You can break down the design into 'Needs' which need to be met and 'Solutions' to achive those needs, and then 'Goals' which are active (picked/decided) -- for the current situation. The object does the action/subtasks specified by the Goal(parameters) + Solutions(script) to try to achieve the current highest priority Need. The situation is then reevaluated and if priorities change, another goal is picked.

The priority for each Need would be calculated depending on various factors analyzed for the (current) situation. Those factors are analyzed/summed (via a weight system) and an escalation graph is used to allow non linear representation of reallife priorities -- where things suddenly become much more important than even a combination of other needs. (Think of the reactions given to a wound 'bruised', 'dripping blood', 'gushing your blood out in torrents' -- very different levels of responce to each...)

The output priority (from graph function/histogram) will be on a common priority scale (used by all goals to be able to pick the highest). Each Need could have very different analysis methods and different numeric scaling but its priority graph would then be tuned to generate the common scale used to pick the focus of an objects activities.


Some Thresholds may be established to differentiate priorities (or even preset for certain goals) to a 'Quantum Level' of priority. All other Needs registering priority lower than a set of Needs in the current highest Quantum need not be considered (skipping more detailed (and costly) processing). Survival versus Convienence would be two obvious Quantum levels. (ie- the threshold for 'Starving' would elevate the food Needs over some maintenece task of keeping an adaquate (above minimal) supply of ammunition.)


An example Need for a NPC (pet) would be to keep within a certain maximum distance of its leader and if the range (simple distance or a pathfinding cost) exceeded that max then closing that distance would become a higher priority.
The greater the distance, the more effort/risk might be made to move closer.

If immediate survival (another Need) was not generating a higher priority, then the 'sty close to boss' Need would win (for a while) and advance that goals solution to being active. The Solution would be ways to move to a point closer and the Goal would have the specific parmeters in the current situational context to make use of that Solution.

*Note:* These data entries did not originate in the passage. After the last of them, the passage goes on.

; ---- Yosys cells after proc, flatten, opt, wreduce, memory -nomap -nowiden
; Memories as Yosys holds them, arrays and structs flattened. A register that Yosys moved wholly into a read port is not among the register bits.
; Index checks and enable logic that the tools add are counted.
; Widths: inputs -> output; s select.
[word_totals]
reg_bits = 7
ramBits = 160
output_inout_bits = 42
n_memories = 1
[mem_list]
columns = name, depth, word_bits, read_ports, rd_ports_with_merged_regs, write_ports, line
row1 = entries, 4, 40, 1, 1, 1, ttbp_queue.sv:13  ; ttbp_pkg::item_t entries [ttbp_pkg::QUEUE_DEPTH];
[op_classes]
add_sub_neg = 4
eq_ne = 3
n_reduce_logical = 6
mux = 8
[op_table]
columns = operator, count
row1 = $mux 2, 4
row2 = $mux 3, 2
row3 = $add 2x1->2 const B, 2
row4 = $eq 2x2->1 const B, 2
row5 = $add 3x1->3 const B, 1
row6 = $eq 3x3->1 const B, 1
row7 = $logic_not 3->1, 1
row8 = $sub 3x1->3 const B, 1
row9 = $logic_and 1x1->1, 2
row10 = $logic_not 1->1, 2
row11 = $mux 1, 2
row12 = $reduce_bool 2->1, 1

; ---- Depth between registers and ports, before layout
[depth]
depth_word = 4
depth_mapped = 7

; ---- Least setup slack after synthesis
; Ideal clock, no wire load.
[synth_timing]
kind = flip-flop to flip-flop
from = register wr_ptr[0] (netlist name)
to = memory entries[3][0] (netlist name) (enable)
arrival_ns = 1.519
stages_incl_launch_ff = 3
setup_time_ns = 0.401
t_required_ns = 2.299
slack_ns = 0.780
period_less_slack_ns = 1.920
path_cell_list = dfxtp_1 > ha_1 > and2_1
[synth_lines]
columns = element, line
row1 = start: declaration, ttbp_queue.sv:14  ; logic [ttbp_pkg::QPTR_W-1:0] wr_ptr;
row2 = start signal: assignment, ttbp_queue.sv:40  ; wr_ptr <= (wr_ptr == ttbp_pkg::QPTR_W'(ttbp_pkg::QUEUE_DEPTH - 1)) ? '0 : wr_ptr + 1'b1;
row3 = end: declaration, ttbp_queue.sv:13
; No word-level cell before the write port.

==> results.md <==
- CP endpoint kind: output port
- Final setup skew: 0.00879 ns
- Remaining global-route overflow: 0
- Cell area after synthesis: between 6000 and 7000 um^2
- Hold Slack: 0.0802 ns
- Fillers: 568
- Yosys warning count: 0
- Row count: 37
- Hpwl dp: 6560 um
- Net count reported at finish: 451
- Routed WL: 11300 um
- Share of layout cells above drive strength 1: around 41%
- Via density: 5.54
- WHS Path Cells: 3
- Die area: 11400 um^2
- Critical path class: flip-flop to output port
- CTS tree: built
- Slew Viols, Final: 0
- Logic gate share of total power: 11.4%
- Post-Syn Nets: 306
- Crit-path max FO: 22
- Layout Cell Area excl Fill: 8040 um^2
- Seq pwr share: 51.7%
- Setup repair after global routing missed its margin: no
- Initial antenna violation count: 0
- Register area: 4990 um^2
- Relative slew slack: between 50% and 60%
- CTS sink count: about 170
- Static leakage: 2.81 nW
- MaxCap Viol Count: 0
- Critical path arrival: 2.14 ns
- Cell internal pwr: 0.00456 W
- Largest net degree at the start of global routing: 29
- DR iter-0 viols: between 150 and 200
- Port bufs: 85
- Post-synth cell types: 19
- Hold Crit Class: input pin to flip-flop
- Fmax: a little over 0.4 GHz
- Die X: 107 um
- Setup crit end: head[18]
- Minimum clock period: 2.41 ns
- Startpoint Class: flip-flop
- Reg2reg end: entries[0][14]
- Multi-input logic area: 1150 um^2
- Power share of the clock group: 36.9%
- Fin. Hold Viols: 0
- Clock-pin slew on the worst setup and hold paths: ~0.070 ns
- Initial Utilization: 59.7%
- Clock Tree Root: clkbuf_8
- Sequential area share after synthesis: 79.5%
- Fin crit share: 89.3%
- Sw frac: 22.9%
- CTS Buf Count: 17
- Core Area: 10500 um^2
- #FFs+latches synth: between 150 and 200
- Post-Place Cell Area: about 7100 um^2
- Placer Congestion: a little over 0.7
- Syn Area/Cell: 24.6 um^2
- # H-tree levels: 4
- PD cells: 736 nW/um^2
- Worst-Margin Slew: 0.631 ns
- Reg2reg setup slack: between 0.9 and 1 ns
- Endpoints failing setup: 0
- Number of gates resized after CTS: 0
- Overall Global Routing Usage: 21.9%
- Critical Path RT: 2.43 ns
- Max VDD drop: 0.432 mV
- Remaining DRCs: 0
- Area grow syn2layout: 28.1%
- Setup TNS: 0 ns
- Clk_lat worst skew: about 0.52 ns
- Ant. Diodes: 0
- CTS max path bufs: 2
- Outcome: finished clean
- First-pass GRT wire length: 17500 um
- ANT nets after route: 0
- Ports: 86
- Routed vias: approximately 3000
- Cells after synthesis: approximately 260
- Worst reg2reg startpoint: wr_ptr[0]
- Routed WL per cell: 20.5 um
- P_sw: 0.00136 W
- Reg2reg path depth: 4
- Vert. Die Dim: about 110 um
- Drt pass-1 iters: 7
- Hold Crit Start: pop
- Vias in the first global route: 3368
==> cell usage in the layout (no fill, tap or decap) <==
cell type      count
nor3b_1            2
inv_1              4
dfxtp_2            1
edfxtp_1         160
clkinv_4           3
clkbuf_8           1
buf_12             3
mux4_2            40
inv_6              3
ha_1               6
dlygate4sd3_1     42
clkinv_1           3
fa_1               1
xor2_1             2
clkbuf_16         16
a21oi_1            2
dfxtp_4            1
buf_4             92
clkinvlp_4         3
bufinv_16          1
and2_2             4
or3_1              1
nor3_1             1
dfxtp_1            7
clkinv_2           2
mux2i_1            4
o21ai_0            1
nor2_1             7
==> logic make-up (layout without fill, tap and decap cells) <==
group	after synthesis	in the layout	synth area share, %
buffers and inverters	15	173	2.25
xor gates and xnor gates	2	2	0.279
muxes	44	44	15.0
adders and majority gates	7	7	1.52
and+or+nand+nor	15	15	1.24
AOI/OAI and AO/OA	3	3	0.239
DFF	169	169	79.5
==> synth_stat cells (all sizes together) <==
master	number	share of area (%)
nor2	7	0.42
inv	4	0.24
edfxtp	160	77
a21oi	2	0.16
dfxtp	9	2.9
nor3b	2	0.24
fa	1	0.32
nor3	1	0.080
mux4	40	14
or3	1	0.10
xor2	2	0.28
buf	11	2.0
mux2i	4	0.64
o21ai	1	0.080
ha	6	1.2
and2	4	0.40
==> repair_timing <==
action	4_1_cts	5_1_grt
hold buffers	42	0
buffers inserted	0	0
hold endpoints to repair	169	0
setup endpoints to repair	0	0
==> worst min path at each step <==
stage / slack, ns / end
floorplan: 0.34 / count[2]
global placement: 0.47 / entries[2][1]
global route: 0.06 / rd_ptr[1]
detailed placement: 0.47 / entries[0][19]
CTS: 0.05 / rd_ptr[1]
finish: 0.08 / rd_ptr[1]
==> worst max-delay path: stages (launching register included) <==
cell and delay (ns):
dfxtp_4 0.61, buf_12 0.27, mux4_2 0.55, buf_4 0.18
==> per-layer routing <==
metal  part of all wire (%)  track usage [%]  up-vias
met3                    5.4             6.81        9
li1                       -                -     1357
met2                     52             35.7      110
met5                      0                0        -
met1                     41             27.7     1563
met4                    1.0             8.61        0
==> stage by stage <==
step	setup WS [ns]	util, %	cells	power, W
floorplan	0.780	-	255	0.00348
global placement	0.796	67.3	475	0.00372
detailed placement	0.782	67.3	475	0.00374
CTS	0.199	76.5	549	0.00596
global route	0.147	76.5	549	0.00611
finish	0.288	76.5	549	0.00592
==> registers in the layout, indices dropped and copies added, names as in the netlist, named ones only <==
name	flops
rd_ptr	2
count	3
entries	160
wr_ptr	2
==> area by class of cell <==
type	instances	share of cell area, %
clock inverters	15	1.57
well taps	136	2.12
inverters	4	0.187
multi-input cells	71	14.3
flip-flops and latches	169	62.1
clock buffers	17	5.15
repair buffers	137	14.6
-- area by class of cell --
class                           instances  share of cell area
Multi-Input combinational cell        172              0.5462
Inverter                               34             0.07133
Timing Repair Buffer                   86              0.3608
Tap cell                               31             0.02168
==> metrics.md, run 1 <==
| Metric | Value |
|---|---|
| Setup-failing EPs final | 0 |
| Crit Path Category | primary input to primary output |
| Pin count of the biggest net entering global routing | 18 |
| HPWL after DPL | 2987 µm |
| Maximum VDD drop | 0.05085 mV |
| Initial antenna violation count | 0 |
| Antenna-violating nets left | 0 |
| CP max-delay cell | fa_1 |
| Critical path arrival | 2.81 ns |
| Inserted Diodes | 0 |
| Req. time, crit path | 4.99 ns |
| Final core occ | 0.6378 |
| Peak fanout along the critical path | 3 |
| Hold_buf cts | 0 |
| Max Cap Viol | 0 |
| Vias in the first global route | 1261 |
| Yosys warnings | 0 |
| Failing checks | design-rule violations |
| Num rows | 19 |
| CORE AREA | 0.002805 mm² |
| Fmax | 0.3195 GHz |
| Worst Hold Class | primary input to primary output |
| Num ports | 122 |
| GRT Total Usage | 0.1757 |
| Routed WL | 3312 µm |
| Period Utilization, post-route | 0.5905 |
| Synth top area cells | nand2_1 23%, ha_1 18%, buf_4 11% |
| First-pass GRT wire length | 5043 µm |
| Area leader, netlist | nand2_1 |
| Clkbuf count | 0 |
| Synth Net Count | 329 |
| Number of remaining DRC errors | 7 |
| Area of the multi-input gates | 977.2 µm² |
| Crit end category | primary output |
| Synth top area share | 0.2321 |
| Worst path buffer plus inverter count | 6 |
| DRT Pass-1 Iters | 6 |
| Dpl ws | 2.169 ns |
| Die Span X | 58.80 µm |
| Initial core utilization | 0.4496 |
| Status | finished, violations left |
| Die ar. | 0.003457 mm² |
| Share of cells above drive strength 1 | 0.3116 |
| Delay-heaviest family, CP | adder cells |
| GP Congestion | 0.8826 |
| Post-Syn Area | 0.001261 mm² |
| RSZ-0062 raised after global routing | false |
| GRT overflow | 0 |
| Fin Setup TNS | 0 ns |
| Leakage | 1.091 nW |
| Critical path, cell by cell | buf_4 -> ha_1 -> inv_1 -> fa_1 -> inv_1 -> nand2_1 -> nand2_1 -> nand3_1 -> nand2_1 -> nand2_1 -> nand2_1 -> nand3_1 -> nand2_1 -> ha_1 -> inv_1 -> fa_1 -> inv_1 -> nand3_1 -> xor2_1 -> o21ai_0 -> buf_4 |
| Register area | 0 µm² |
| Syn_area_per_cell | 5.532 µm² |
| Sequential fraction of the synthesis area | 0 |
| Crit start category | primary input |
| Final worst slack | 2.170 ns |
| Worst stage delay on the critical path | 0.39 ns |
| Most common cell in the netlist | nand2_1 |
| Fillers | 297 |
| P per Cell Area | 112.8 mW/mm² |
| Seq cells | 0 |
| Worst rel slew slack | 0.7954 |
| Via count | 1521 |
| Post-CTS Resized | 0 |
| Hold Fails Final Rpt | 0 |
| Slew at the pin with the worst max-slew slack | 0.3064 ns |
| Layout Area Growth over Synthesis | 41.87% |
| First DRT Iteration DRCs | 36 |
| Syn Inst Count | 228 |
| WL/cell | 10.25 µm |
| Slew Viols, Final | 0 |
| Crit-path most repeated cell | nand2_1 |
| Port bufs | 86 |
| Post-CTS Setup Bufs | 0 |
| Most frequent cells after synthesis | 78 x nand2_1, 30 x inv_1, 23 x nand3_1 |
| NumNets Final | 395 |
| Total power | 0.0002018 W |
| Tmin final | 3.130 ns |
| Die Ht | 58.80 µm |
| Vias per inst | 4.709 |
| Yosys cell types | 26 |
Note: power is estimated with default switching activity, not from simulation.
[src/sv/vwh_pkg.sv]
// Shared types and constants for the vertex weld hash table.
// Holds field widths, status and register codes, and the sequencer states.
// No dependencies.
package vwh_pkg;

    localparam int COORD_W     = 21;
    localparam int POINT_W     = 3 * COORD_W;
    localparam int OUT_IDX_W   = 12;
    localparam int STAT_W      = 2;
    localparam int SNAP_TOL_W  = 8;
    localparam int MATCH_TOL_W = 16;
    localparam int CFG_IDX_W   = 1;
    localparam int CFG_DATA_W  = 16;
    localparam int S_TDATA_W   = 64;
    localparam int M_TDATA_W   = 16;
    localparam int CELL_W      = 7;
    localparam int GRID_OFFSET = 4096;
    localparam int GRID_SHIFT  = 7;
    localparam int SNAP_HALF   = 128;

    typedef enum logic [CFG_IDX_W-1:0] {
        REG_SNAP_TOL  = 1'b0,
        REG_MATCH_TOL = 1'b1
    } t_cfg_reg;

    typedef enum logic [STAT_W-1:0] {
        STAT_MATCH  = 2'd0,
        STAT_INSERT = 2'd1,
        STAT_GRID   = 2'd2,
        STAT_FULL   = 2'd3
    } t_status;

    typedef enum logic [3:0] {
        ST_CLEAR,
        ST_IDLE,
        ST_SNAP,
        ST_GRID,
        ST_HEAD_RD,
        ST_HEAD,
        ST_FETCH,
        ST_CMP,
        ST_INSERT,
        ST_OUT
    } t_state;

    typedef struct packed {
        logic head_we;
        logic entry_we;
    } t_store_ctl;

endpackage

One thing often needed is a buffer of a Solution task (if its more than an impulse type action) to give that solution some time to make progress before some 'almost the same' priority Need suddenly gets picked instead (due to minor situational factor fluxuations). The Need/Goal/Solution already in action gets a added priority bonus to keep a competitor Need from rapidly seizing control (or even cauing a flip flopping pattern).


To hold down computing loads, some of the situational analysis may happen on a schedule at regular intervals, with others react/wakeup to significant events (classification of which is a whole nuther problem...). Reevaluating the whole situation can be costly and needs to be avoided, so sometimes a good default action can be executed as a reaction and have a real solution be found on the regulary scheduled AI cycle.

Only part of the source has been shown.